Supplied data
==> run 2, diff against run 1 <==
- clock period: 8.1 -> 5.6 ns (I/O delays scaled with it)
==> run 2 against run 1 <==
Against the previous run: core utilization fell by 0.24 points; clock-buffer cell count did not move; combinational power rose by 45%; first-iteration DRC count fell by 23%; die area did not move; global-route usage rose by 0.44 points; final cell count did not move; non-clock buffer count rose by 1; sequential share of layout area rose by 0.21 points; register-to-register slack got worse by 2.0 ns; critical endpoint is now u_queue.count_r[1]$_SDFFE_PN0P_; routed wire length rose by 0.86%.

Your assignment
What the answer needs is every line from the data above with "clock" in it.

Response area
- clock period: 8.1 -> 5.6 ns (I/O delays scaled with it)
Against the previous run: core utilization fell by 0.24 points; clock-buffer cell count did not move; combinational power rose by 45%; first-iteration DRC count fell by 23%; die area did not move; global-route usage rose by 0.44 points; final cell count did not move; non-clock buffer count rose by 1; sequential share of layout area rose by 0.21 points; register-to-register slack got worse by 2.0 ns; critical endpoint is now u_queue.count_r[1]$_SDFFE_PN0P_; routed wire length rose by 0.86%.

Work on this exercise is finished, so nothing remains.